(WHAT YOU ARE ASKED TO DO)
Report each line of the data that has "REDUCE" somewhere in it.

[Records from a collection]

──────────────────────────────

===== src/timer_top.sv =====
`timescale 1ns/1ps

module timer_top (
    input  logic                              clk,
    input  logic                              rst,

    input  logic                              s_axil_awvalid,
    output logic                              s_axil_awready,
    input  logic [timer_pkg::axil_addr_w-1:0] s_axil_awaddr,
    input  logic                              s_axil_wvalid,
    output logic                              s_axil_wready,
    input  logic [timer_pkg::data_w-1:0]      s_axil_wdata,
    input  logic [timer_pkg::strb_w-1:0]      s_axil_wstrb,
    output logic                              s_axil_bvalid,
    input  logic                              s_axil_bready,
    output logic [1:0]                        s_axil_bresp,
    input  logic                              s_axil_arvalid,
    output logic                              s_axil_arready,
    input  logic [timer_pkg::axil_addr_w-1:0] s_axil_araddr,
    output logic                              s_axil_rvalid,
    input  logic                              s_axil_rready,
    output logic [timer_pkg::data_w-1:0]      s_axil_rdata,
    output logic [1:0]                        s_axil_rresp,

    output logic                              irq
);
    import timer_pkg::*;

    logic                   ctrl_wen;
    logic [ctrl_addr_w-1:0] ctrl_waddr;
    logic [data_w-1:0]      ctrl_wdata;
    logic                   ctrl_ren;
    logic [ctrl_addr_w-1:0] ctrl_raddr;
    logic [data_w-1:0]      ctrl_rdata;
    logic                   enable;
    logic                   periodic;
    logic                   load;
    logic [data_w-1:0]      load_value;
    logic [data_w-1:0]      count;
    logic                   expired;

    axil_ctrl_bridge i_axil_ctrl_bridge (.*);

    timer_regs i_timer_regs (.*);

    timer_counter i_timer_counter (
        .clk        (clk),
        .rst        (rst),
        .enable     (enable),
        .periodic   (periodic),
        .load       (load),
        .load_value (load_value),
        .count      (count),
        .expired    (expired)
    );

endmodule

──────────────────────────────

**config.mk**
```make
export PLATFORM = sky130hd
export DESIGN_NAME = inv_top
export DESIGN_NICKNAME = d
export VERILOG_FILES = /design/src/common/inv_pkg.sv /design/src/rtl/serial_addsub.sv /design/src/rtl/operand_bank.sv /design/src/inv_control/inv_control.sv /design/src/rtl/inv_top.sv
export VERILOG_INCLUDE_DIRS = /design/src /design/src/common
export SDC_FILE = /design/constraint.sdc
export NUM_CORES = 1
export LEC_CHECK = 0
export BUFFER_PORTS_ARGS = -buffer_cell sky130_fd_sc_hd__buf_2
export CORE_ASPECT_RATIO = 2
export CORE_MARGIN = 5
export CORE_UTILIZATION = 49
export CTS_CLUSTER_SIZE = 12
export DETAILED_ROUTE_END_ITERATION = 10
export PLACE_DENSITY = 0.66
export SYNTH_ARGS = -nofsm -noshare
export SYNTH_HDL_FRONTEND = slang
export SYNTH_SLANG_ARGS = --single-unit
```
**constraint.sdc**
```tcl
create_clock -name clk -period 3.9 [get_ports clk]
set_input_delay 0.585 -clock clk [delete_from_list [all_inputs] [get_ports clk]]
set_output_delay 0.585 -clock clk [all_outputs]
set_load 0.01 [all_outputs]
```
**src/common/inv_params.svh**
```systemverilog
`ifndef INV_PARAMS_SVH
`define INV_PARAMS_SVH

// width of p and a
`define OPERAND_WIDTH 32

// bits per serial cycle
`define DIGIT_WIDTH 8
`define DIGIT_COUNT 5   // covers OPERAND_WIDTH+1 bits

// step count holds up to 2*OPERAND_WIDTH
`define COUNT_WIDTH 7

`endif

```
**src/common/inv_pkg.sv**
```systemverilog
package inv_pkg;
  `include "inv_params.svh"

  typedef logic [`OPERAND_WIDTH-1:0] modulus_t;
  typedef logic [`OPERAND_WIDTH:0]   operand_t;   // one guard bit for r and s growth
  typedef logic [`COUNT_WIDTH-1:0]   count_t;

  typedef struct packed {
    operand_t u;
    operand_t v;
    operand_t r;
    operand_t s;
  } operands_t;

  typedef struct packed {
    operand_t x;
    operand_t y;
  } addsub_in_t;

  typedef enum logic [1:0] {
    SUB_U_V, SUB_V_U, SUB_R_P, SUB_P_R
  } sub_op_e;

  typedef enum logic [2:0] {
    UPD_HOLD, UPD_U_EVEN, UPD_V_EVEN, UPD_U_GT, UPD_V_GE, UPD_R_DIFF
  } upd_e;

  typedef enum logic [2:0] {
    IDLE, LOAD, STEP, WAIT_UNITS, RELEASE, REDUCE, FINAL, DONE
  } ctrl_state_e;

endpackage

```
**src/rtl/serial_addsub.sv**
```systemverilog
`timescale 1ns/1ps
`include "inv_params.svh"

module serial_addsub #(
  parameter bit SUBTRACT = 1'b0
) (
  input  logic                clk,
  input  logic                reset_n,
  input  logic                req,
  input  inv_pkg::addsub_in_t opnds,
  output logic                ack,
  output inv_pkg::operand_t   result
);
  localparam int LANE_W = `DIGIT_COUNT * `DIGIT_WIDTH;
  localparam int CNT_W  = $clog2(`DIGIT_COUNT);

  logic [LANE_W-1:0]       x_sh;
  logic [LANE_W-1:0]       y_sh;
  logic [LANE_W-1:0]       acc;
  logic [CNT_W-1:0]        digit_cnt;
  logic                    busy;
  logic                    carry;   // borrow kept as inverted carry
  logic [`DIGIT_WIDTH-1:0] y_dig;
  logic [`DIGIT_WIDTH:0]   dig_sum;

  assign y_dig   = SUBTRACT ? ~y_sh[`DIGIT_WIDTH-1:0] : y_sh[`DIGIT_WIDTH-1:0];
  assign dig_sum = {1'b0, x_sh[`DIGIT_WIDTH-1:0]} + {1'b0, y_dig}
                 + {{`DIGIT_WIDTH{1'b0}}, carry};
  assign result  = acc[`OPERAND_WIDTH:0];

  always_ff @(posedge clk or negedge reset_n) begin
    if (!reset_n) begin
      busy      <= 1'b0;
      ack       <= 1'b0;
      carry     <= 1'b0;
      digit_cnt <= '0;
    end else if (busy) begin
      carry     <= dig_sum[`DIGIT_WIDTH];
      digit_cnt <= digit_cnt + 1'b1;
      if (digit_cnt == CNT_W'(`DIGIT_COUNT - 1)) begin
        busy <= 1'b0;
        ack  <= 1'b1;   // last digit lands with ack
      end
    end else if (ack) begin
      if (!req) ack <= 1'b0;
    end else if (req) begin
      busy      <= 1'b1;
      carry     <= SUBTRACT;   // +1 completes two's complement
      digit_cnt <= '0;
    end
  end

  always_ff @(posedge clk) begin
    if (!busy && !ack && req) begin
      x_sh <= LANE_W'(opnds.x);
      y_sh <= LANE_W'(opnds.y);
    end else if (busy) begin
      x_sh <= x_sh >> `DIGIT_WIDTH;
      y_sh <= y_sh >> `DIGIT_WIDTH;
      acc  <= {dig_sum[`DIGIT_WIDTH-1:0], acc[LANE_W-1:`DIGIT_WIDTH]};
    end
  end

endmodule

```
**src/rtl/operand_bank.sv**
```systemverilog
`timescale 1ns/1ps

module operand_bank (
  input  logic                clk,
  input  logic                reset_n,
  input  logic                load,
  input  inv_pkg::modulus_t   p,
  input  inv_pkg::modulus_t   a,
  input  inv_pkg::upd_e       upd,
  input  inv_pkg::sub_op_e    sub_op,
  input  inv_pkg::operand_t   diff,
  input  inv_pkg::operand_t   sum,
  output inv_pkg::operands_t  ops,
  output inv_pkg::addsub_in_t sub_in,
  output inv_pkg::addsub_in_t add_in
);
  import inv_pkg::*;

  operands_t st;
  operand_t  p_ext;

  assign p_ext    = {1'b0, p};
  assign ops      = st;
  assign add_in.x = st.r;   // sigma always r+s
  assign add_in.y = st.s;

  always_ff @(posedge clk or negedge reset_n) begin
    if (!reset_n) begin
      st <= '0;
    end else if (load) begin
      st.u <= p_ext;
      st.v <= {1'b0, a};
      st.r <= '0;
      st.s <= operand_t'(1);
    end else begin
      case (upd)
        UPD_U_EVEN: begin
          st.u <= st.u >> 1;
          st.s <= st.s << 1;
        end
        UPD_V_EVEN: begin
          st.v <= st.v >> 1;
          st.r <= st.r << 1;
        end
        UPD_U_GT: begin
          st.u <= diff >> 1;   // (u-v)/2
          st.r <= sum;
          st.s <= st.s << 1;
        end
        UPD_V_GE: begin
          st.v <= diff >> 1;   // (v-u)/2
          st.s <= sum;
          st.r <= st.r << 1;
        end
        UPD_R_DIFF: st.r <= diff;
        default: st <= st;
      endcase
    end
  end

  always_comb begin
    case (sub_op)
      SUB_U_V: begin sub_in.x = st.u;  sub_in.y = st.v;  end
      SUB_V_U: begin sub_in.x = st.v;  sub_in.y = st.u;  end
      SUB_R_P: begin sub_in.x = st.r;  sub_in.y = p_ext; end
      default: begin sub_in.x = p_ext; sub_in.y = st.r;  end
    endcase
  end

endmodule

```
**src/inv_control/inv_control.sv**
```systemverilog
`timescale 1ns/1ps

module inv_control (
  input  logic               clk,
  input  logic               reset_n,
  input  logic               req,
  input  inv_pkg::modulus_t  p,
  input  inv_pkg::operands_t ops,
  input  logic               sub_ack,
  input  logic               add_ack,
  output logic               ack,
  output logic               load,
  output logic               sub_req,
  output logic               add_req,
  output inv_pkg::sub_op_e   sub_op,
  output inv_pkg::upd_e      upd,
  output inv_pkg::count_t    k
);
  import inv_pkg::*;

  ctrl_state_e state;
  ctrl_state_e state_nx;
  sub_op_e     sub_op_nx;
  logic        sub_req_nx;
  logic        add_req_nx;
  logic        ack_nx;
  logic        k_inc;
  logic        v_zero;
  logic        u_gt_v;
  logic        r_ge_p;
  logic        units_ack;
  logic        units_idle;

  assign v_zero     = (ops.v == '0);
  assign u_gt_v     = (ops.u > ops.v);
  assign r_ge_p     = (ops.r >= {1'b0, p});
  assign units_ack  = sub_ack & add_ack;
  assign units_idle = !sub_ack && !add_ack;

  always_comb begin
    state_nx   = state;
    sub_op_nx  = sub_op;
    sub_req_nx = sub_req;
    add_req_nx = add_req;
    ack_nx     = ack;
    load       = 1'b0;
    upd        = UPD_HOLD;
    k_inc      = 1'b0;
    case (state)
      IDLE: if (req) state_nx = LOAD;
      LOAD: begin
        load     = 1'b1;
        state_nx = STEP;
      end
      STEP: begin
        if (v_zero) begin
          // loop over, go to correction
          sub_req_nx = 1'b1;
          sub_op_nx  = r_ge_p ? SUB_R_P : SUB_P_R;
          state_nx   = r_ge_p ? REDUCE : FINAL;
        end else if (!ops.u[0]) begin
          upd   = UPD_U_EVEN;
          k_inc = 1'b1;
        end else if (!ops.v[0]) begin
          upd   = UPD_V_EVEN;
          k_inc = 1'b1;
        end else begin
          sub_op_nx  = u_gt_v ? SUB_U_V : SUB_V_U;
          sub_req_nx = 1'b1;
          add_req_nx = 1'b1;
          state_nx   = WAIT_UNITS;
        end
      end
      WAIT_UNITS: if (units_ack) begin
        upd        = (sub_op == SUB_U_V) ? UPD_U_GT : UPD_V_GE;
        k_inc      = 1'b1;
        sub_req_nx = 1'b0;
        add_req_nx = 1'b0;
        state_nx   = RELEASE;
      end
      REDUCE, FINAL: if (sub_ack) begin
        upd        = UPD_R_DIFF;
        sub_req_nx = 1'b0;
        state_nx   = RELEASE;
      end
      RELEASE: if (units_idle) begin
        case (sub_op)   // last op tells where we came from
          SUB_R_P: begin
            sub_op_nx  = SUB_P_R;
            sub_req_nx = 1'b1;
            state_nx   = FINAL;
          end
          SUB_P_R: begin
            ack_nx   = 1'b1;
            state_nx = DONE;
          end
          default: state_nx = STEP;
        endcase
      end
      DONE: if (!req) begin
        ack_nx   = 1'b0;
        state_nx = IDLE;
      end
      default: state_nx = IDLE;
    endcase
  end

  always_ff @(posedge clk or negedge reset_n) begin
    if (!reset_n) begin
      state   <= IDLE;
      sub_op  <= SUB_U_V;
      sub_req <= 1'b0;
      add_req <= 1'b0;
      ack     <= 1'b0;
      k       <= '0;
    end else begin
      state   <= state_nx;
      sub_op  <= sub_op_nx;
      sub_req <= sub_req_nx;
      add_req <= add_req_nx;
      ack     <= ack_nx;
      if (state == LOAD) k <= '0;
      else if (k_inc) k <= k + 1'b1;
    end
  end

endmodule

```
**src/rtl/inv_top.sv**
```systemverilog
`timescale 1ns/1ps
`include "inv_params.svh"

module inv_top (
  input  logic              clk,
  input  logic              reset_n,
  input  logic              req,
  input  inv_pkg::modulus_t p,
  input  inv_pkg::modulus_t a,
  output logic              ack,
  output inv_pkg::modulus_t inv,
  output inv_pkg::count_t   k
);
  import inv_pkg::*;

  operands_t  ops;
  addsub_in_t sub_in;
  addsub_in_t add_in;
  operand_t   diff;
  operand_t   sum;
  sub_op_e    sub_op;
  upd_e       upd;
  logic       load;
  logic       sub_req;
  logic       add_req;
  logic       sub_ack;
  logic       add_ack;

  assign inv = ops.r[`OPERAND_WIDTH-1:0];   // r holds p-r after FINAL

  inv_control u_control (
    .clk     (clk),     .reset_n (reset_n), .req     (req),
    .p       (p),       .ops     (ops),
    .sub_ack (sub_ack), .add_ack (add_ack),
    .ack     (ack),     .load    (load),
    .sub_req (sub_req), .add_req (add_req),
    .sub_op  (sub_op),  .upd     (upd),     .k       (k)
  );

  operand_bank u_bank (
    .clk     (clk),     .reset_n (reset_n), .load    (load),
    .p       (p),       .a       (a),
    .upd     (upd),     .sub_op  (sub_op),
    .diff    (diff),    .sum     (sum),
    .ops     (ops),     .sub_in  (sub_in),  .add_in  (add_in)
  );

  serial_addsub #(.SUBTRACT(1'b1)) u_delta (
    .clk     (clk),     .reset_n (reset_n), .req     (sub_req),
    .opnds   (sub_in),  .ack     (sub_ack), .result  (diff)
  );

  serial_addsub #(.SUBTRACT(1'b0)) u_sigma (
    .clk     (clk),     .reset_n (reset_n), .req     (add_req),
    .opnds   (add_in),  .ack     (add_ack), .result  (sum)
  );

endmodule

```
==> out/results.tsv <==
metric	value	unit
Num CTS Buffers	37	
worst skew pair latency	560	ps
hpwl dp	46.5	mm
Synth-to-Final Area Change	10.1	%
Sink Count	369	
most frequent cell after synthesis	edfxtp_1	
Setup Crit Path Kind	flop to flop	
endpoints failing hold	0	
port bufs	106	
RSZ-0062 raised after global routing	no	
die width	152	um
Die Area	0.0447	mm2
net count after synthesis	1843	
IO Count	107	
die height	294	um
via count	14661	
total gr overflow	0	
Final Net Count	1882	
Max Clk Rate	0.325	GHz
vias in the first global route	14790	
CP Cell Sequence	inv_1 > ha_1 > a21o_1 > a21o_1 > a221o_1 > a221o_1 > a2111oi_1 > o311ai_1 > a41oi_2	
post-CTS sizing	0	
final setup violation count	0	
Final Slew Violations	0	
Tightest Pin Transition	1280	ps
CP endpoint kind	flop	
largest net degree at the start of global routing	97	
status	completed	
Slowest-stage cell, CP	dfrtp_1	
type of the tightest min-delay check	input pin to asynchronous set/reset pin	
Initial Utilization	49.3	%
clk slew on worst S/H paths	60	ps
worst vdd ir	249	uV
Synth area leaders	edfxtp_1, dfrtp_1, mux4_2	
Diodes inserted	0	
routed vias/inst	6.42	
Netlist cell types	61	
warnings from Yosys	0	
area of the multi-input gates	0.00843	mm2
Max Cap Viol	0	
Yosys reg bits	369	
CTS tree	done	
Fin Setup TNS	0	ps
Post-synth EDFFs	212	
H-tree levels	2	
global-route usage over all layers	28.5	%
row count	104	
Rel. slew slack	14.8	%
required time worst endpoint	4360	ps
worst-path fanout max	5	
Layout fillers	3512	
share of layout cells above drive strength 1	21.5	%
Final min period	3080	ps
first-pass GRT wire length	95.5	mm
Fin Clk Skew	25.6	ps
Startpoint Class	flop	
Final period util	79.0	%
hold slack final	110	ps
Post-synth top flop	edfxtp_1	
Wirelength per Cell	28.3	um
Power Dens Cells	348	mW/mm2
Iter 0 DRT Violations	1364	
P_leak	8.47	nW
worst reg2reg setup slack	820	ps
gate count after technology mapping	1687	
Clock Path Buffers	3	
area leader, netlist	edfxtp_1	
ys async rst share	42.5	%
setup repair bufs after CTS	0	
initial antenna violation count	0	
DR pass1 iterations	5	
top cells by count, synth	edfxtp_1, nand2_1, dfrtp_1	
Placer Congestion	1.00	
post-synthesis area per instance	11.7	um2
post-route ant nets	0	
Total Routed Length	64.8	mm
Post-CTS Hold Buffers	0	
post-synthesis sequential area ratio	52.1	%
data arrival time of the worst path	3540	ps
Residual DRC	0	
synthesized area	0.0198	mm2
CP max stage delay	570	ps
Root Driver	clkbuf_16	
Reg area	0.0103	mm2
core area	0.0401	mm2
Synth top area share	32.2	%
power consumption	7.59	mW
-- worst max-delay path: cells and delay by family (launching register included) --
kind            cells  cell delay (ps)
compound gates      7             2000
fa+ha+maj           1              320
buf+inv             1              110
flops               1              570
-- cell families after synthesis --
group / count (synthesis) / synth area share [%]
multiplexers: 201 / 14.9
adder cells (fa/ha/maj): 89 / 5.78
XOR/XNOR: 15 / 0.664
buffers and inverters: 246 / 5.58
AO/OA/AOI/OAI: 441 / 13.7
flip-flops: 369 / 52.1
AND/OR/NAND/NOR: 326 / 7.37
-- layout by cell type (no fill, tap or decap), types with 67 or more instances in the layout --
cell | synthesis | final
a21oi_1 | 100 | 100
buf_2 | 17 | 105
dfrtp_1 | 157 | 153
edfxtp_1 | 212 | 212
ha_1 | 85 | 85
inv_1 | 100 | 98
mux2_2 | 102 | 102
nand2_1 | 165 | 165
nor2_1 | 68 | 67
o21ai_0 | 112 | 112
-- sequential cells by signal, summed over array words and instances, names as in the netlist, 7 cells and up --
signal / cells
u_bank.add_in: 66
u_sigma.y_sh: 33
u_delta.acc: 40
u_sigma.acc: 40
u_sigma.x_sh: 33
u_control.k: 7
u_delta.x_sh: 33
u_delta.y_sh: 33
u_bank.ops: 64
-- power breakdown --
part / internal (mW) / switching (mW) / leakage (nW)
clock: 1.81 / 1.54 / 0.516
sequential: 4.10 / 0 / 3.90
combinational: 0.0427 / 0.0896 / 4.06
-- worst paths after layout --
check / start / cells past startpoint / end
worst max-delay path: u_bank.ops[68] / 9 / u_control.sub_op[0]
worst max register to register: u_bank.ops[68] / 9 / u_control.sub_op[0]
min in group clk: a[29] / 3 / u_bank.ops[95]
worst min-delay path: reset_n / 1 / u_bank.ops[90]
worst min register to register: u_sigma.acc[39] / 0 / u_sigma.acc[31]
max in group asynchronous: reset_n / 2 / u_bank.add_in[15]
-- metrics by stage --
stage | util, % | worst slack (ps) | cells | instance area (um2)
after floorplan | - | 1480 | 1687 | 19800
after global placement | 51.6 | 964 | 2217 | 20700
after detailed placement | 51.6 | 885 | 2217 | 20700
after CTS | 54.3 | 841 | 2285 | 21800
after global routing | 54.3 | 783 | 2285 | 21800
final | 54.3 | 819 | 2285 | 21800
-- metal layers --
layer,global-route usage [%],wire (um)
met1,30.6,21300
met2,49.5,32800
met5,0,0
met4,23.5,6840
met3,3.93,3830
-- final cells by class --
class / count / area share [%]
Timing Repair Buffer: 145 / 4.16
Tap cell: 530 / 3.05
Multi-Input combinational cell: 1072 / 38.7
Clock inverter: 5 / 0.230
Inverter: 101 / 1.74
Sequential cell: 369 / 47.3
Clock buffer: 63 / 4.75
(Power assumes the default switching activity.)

──────────────────────────────

(WRITTEN RESPONSE)
    IDLE, LOAD, STEP, WAIT_UNITS, RELEASE, REDUCE, FINAL, DONE
          state_nx   = r_ge_p ? REDUCE : FINAL;
      REDUCE, FINAL: if (sub_ack) begin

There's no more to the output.